Reinventar-se, Jamais!

Claudia Miranda Gonçalves

22 Janeiro 2019 | 10h00

Sim, você leu certo: reinventar-se, jamais. Que fique claro: reinventamos produtos, serviços; nunca pessoas. Então, vamos acabar com essa bobagem de dizer que nos reinventamos à medida que evoluímos. Isso não existe. A evolução é algo contínuo, é um gerúndio: vamos nos desenvolvendo, crescendo e, consequentemente, evoluindo.  É processo. Ninguém interrompe uma evolução, ou uma transformação, para se reinventar.

 

E tem mais, se alguém precisa se reinventar é porque não está dando certo. E isso, caro “inventor”, não existe. Além do mais, é uma péssima imagem para se fazer de você mesmo, afinal pode parecer que você está descartando suas experiências e partes de si mesm@ ou de sua vida. Isso nunca é bom, pois nessa exclusão se vai a experiência inteira: o que foi ruim, mas o que foi bom também; a parte negativa, mas junto o aprendizado. Por outro lado, ao aprender e evoluir, você honra e dá valor a tudo o que já viveu e a tudo o que você já foi. Isso é ir além e faz você ser, cada vez mais, o melhor de você mesmo. É isso que faz a diferença.

 

Então, mudar de emprego, de casa ou de parceiro não é reinventar-se.
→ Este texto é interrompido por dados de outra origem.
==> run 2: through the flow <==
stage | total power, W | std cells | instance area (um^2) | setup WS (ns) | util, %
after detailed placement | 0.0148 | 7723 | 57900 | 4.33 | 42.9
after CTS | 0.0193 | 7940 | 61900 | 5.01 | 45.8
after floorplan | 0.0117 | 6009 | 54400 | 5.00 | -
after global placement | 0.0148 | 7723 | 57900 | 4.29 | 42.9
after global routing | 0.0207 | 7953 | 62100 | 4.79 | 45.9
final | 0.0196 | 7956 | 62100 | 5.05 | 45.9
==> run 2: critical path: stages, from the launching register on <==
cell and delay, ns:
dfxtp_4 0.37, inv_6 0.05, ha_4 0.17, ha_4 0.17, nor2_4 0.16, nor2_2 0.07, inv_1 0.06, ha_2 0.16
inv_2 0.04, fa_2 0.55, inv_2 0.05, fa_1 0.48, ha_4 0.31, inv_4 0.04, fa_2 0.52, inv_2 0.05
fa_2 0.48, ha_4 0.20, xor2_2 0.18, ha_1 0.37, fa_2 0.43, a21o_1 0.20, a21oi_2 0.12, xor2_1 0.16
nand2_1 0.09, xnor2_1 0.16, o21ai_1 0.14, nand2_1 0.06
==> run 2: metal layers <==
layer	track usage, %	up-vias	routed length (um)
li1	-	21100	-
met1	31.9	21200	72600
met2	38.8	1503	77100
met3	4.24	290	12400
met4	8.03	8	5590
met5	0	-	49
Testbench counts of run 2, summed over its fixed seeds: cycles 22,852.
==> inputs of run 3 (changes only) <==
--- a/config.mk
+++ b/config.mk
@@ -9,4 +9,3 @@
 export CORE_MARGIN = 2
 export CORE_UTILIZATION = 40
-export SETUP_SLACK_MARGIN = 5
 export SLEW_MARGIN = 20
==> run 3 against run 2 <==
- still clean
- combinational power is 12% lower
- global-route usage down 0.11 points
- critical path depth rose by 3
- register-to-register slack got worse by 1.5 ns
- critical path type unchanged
Context: an optimization exercise on an open-source flow, tuned for small area, a short achievable clock period and few clock cycles per item. The choices shown serve that exercise and are no tape-out recipe.
Function was checked by simulation only, so behaviour that the tests miss may differ from the original.
No activity file was given, so power comes from the tool's default toggle rates.

==> run a <==
==> flow/design.v <==
module pdc_muldiv (
    input  wire         clk,
    input  wire         rst,        
    input  wire         in_valid,
    output wire         in_ready,
    input  wire [255:0] tgt,
    input  wire [63:0]  ma,
    input  wire [63:0]  mb,
    output reg          done,
    output reg          err,
    output wire [319:0] q
);
    localparam [2:0] S_IDLE = 3'd0,
                     S_SET1 = 3'd1,
                     S_SET2 = 3'd2,
                     S_MUL  = 3'd3,
                     S_DIV  = 3'd4,
                     S_ERR  = 3'd5;
    reg [2:0]   state;
    reg         rdy;         
    reg         first;       
    reg         chk;         
    reg         fb;          
    reg [8:0]   cnt;
    reg [6:0]   nm;          
    reg [6:0]   left;        
    reg         lead;        
    reg [3:1]   sl, sh;      
    reg [1:0]   xb;          
    reg [319:0] work;
    reg [63:0]  R;
    reg [63:0]  M1;          
    reg [65:0]  M3;          
    reg [65:0]  A3;          
    assign in_ready = rdy;
    assign q        = work;
    wire [65:0] pp0w = ({66{sl[1]}} & {2'b0, M1}) | ({66{sl[2]}} & {1'b0, M1, 1'b0}) | ({66{sl[3]}} & A3);
    wire [65:0] pp1w = ({66{sh[1]}} & {2'b0, M1}) | ({66{sh[2]}} & {1'b0, M1, 1'b0}) | ({66{sh[3]}} & A3);
    wire [67:0] pp0  = {2'b0, pp0w};
    wire [67:0] pp1  = {pp1w, 2'b0};
    wire [67:0] xm   = {4'b0, R};
    wire [67:0] cs_s = xm ^ pp0 ^ pp1;
    wire [67:0] cs_c = {(xm[66:0] & pp0[66:0]) | (xm[66:0] & pp1[66:0]) | (pp0[66:0] & pp1[66:0]), 1'b0};
    wire [67:0] msum = cs_s + cs_c;
    function [3:1] oh(input [1:0] d);
        oh = {d == 2'd3, d == 2'd2, d == 2'd1};
    endfunction
    wire [65:0] X   = {R, xb};
    wire [66:0] d1  = {1'b0, X} - {3'b0, M1};
    wire [66:0] d2  = {1'b0, X} - {2'b0, M1, 1'b0};
    wire [66:0] d3  = {1'b0, X} - {1'b0, M3};
    wire        g1  = ~d1[66];
    wire        g2  = ~d2[66];
    wire        g3  = ~d3[66];
    wire        e3  = g3;
    wire        e2  = g2 & ~g3;
    wire        e1  = g1 & ~g2;
    wire        e0  = ~g1;
    wire [1:0]  qd  = {g2, e3 | e1};
    wire [63:0] rnew = ({64{e3}} & d3[63:0]) | ({64{e2}} & d2[63:0]) |
                       ({64{e1}} & d1[63:0]) | ({64{e0}} & X[63:0]);
    wire        ge    = (R >= M1);
    wire [1:0]  tx    = work[319:318];
    wire        m1small = (M1[63:2] == 62'd0);
    reg  [1:0]  tq, tr;
    always @* begin
        tq = 2'd0;
        tr = tx;
        if (m1small) begin
            case (M1[1:0])
                2'd1: begin tq = tx; tr = 2'd0; end
                2'd2: begin tq = {1'b0, tx[1]}; tr = {1'b0, tx[0]}; end
                2'd3: begin tq = {1'b0, tx == 2'd3}; tr = (tx == 2'd3) ? 2'd0 : tx; end
                default: ;
            endcase
        end
    end
    reg [6:0] nm_enc;
    integer i;
    always @* begin
        nm_enc = 7'd1;
        for (i = 1; i < 64; i = i + 1)
            if (work[4*i +: 4] != 4'd0) nm_enc = i[6:0] + 7'd1;
    end
    wire [6:0] lft      = first ? nm_enc : left;
    wire       skip     = lead & (work[31:0] == 32'd0) & (lft > 7'd8);
    wire       mul_last = ~skip & (lft == 7'd1);
    always @(posedge clk) begin
        work  <= 320'd0;
        R     <= 64'd0;
        sl    <= 3'd0;
        sh    <= 3'd0;
        xb    <= 2'd0;
        first <= 1'b0;
        chk   <= 1'b0;
        rdy   <= 1'b0;
        done  <= 1'b0;
        case (state)
            S_IDLE: begin
                R  <= mb;
                M1 <= mb;
                sl <= 3'b010;            
                if (in_valid) begin
                    if (mb == 64'd0) begin
                        state <= S_ERR;
                        rdy   <= 1'b1;
                    end else begin
                        state <= S_SET1;
                    end
                end
            end
            S_SET1: begin
                M3    <= msum[65:0];
                R     <= ma;
                M1    <= ma;
                sl    <= 3'b010;
                state <= S_SET2;
            end
            S_SET2: begin
                A3          <= msum[65:0];
                work[255:0] <= tgt;
                sl          <= oh(tgt[1:0]);
                sh          <= oh(tgt[3:2]);
                fb          <= 1'b0;
                first       <= 1'b1;
                lead        <= 1'b1;
                state       <= S_MUL;
            end
            S_MUL: begin
                if (first) nm <= nm_enc;
                if (skip) begin
                    work[255:0] <= {32'd0, work[255:32]};
                    sl          <= oh(work[33:32]);
                    sh          <= oh(work[35:34]);
                    left        <= lft - 7'd8;
                end else begin
                    R             <= msum[67:4];
                    work[319:256] <= msum[67:4];
                    work[255:0]   <= {msum[3:0], work[255:4]};
                    sl            <= oh(work[5:4]);
                    sh            <= oh(work[7:6]);
                    left          <= lft - 7'd1;
                    lead          <= lead & (work[3:0] == 4'd0);
                end
                xb <= msum[3:2];
                if (mul_last) begin
                    M1    <= mb;
                    state <= S_DIV;
                    chk   <= 1'b1;
                    cnt   <= {1'b0, (first ? nm_enc : nm), 1'b0} - 9'd1;
                end
            end
            S_DIV: begin
                if (chk && ge) begin
                    R    <= {62'd0, tr};
                    work <= {work[317:0], tq};
                    xb   <= work[317:316];
                    fb   <= 1'b1;
                    cnt  <= cnt + 9'd31;
                end else begin
                    R    <= rnew;
                    if (fb) begin
                        work <= {work[317:0], qd};
                        xb   <= work[317:316];
                    end else begin
                        work[255:0] <= {work[253:0], qd};
                        xb   <= work[253:252];
                    end
                    cnt  <= cnt - 9'd1;
                end
                if (!(chk && ge) && cnt == 9'd1) rdy <= 1'b1;
                if (!chk && cnt == 9'd0) begin
                    state <= S_IDLE;
                    done  <= 1'b1;
                    err   <= 1'b0;
                end
            end
            S_ERR: begin
                state <= S_IDLE;
                done  <= 1'b1;
                err   <= 1'b1;
            end
            default: state <= S_IDLE;
        endcase
        if (rst) begin
            state <= S_IDLE;
            rdy   <= 1'b0;
            done  <= 1'b0;
        end
    end
endmodule
==> flow/flow/run.sh <==
#!/bin/bash
# The standard ORFS layout (standard.sh), unchanged except that the port
# buffers are built from the smallest buffer cell instead of the default.
set -euo pipefail
cd "$(dirname "$0")/.."
bash standard.sh "BUFFER_PORTS_ARGS=-buffer_cell sky130_fd_sc_hd__buf_1" finish > standard.log 2>&1
==> flow/standard.sh <==
#!/bin/bash
# synth_recipe.tcl (not shown) runs the flow's synth.tcl, then flattens the netlist and writes it again
# the make line also repeats each setting of config.mk as NAME=value (left out here)
make -C /OpenROAD-flow-scripts/flow DESIGN_CONFIG=/design/flow/config.mk WORK_HOME=/design/flow/orfs CLKGATE_MAP_FILE= SYNTH_SCRIPT=/design/flow/synth_recipe.tcl "${@:-finish}"
==> flow/config.mk <==
export PLATFORM = sky130hd
export DESIGN_NAME = pdc_muldiv
export DESIGN_NICKNAME = pdc_muldiv
export VERILOG_FILES = /design/flow/design.v
export SDC_FILE = /design/flow/constraint.sdc
export NUM_CORES = 4
export LEC_CHECK = 0
export CAP_MARGIN = 20
export CORE_MARGIN = 2
export CORE_UTILIZATION = 40
export SETUP_SLACK_MARGIN = 5
export SLEW_MARGIN = 20
==> flow/constraint.sdc <==
create_clock -name core_clock -period 10.0 [get_ports {clk}]
set_input_delay 2.0000 -clock core_clock [delete_from_list [all_inputs] [get_ports {clk}]]
set_output_delay 2.0000 -clock core_clock [all_outputs]
set_load 0.01 [all_outputs]
==> run b: changes against run a <==
--- a/flow/design.v
+++ b/flow/design.v
@@ -12,7 +12,7 @@
 );
     localparam [2:0] S_IDLE = 3'd0,
-                     S_SET1 = 3'd1,
-                     S_SET2 = 3'd2,
-                     S_MUL  = 3'd3,
+                     S_SET  = 3'd1,
+                     S_MUL  = 3'd2,
+                     S_FIN  = 3'd3,
                      S_DIV  = 3'd4,
                      S_ERR  = 3'd5;
@@ -28,13 +28,13 @@
     reg [3:1]   sl, sh;      
     reg [1:0]   xb;          
+    reg [1:0]   xt;          
     reg [319:0] work;
     reg [63:0]  R;
     reg [63:0]  M1;          
     reg [65:0]  M3;          
-    reg [65:0]  A3;          
     assign in_ready = rdy;
     assign q        = work;
-    wire [65:0] pp0w = ({66{sl[1]}} & {2'b0, M1}) | ({66{sl[2]}} & {1'b0, M1, 1'b0}) | ({66{sl[3]}} & A3);
-    wire [65:0] pp1w = ({66{sh[1]}} & {2'b0, M1}) | ({66{sh[2]}} & {1'b0, M1, 1'b0}) | ({66{sh[3]}} & A3);
+    wire [65:0] pp0w = ({66{sl[1]}} & {2'b0, M1}) | ({66{sl[2]}} & {1'b0, M1, 1'b0}) | ({66{sl[3]}} & M3);
+    wire [65:0] pp1w = ({66{sh[1]}} & {2'b0, M1}) | ({66{sh[2]}} & {1'b0, M1, 1'b0}) | ({66{sh[3]}} & M3);
     wire [67:0] pp0  = {2'b0, pp0w};
     wire [67:0] pp1  = {pp1w, 2'b0};
@@ -60,16 +60,15 @@
     wire [63:0] rnew = ({64{e3}} & d3[63:0]) | ({64{e2}} & d2[63:0]) |
                        ({64{e1}} & d1[63:0]) | ({64{e0}} & X[63:0]);
-    wire        ge    = (R >= M1);
-    wire [1:0]  tx    = work[319:318];
+    wire        ge      = (R >= M1);
     wire        m1small = (M1[63:2] == 62'd0);
     reg  [1:0]  tq, tr;
     always @* begin
         tq = 2'd0;
-        tr = tx;
+        tr = xt;
         if (m1small) begin
             case (M1[1:0])
-                2'd1: begin tq = tx; tr = 2'd0; end
-                2'd2: begin tq = {1'b0, tx[1]}; tr = {1'b0, tx[0]}; end
-                2'd3: begin tq = {1'b0, tx == 2'd3}; tr = (tx == 2'd3) ? 2'd0 : tx; end
+                2'd1: begin tq = xt; tr = 2'd0; end
+                2'd2: begin tq = {1'b0, xt[1]}; tr = {1'b0, xt[0]}; end
+                2'd3: begin tq = {1'b0, xt == 2'd3}; tr = (xt == 2'd3) ? 2'd0 : xt; end
                 default: ;
             endcase
@@ -98,6 +97,6 @@
         case (state)
             S_IDLE: begin
-                R  <= mb;
-                M1 <= mb;
+                R  <= ma;
+                M1 <= ma;
                 sl <= 3'b010;            
                 if (in_valid) begin
@@ -106,17 +105,10 @@
                         rdy   <= 1'b1;
                     end else begin
-                        state <= S_SET1;
+                        state <= S_SET;
                     end
                 end
             end
-            S_SET1: begin
-                M3    <= msum[65:0];
-                R     <= ma;
-                M1    <= ma;
-                sl    <= 3'b010;
-                state <= S_SET2;
-            end
-            S_SET2: begin
-                A3          <= msum[65:0];
+            S_SET: begin
+                M3          <= msum[65:0];
                 work[255:0] <= tgt;
                 sl          <= oh(tgt[1:0]);
@@ -143,11 +135,22 @@
                     lead          <= lead & (work[3:0] == 4'd0);
                 end
-                xb <= msum[3:2];
                 if (mul_last) begin
+                    R     <= mb;
                     M1    <= mb;
-                    state <= S_DIV;
-                    chk   <= 1'b1;
-                    cnt   <= {1'b0, (first ? nm_enc : nm), 1'b0} - 9'd1;
+                    sl    <= 3'b010;     
+                    sh    <= 3'b000;
+                    state <= S_FIN;
                 end
+            end
+            S_FIN: begin
+                M3            <= msum[65:0];
+                R             <= work[319:256];
+                xt            <= work[319:318];
+                work[319:256] <= {work[317:256], work[255:254]};
+                work[255:0]   <= {work[253:0], 2'b00};
+                xb            <= work[255:254];
+                chk           <= 1'b1;
+                cnt           <= {1'b0, nm, 1'b0} - 9'd1;
+                state         <= S_DIV;
             end
             S_DIV: begin
@@ -155,5 +158,5 @@
                     R    <= {62'd0, tr};
                     work <= {work[317:0], tq};
-                    xb   <= work[317:316];
+                    xb   <= work[319:318];
                     fb   <= 1'b1;
                     cnt  <= cnt + 9'd31;
@@ -162,8 +165,8 @@
                     if (fb) begin
                         work <= {work[317:0], qd};
-                        xb   <= work[317:316];
+                        xb   <= work[319:318];
                     end else begin
                         work[255:0] <= {work[253:0], qd};
-                        xb   <= work[253:252];
+                        xb   <= work[255:254];
                     end
                     cnt  <= cnt - 9'd1;
==> notes <==
- Non-clock buffer count: run b is higher than run a (22).
- In run b the global-route usage is higher than in run a, by 1.9 points.
- Against run b, the worst setup slack of run a is higher by 0.29 ns.
- Against run b, the total power of run a is higher by 110%.
- In run a the count of clock-buffer cells in the layout is higher than in run b, by 20.
- Against run a, the clock power of run b is lower by about 10%.
- Against run a, the clock skew of run b is higher by 0.0034 ns.
Testbench counts of run a, summed over its fixed seeds: cycles 325,689, items 2,400.
Testbench counts of run b, summed over its fixed seeds: cycles 325,689, items 2,400.

## static timing again, ports no longer ideal
No port has a modelled driver above. Below, the same layouts with a new extraction and two added sets of constraints. Step 1 (the two cells are an assumption about what drives the block):
set clk [get_ports {clk}]
set_driving_cell -lib_cell sky130_fd_sc_hd__clkbuf_16 $clk
set_driving_cell -lib_cell sky130_fd_sc_hd__buf_2 [delete_from_list [all_inputs] $clk]
Step 2 moves the port delays by t, midway between the first and last clock arrival at a register: inputs arrive t later, outputs are due t later. That takes back most of the time a late clock gives input paths. a / b / c = no drivers / after step 1 / after step 2; a / b = the first two.
run	shift t [ns]	setup WS [ns]	hold slack, ns	worst setup path at the end	slew at the worst register clock pin (ns)
run a	0.768	5.040 / 5.040 / 5.033	0.444 / 0.444 / 0.444	input to register	0.07 / 0.07
run b	0.742	4.747 / 4.747 / 4.747	0.522 / 0.522 / 0.522	register to register	0.07 / 0.07
After both steps setup and hold are still met in every run listed. For run a, which loses most, drivers alone change the setup slack by 0.000 ns; drivers and shift together by -0.007 ns.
Jogar tudo para o alto e começar do zero não é reinvenção. Decidir ter um filho, mudar de país, largar um curso na faculdade; nada disso é reinventar. Tudo isso é, apenas, interagir com o mundo, com o seu tempo, com o seu momento de vida. É encarar os desafios, é ir atrás do seu propósito de vida. Estamos sempre em um processo de adaptação, em uma interação sistêmica com o mundo que, como sabemos, também não para.

 

Assim, sugiro pensar um pouco sobre as palavras, seus significados e origens. Inventar é criar algo que nunca existiu. Não é como descobrir, revelar, elaborar. É partir do zero e criar algo novo. Está vendo? Nada mais inadequado para falar sobre o ser humano que inventar, não acha? Se não podemos nem nos inventar, imagina, então, nos reinventarmos.

 

No fim das contas, o que eu quero mostrar é que reinventar é um termo irônico, debochado até, e que não deve ser usado para se referir a ninguém, muito menos a uma trajetória de vida. Então, da próxima vez que der vontade de dizer que as transformações e evoluções da sua vida são reinvenções, invente uma nova palavra para falar da vida. A minha, por exemplo, é transformação. Uso essa palavra por acreditar que ao explorar as oportunidades que a vida me apresenta, vou sendo modificada. A cada decisão que tomo, risco que corro (ou que decido não correr) vou inscrevendo novidades em quem eu sou. Repito:  viver não é uma invenção, é um aprendizado, uma busca, um caminho percorrido de forma única e instigante. E, mais, a vida merece toda a nossa criatividade por ser uma busca que começa todo dia, a qualquer hora do dia e sempre que a gente se abre para essa possibilidade. Bom dia bom para você e viva a vida!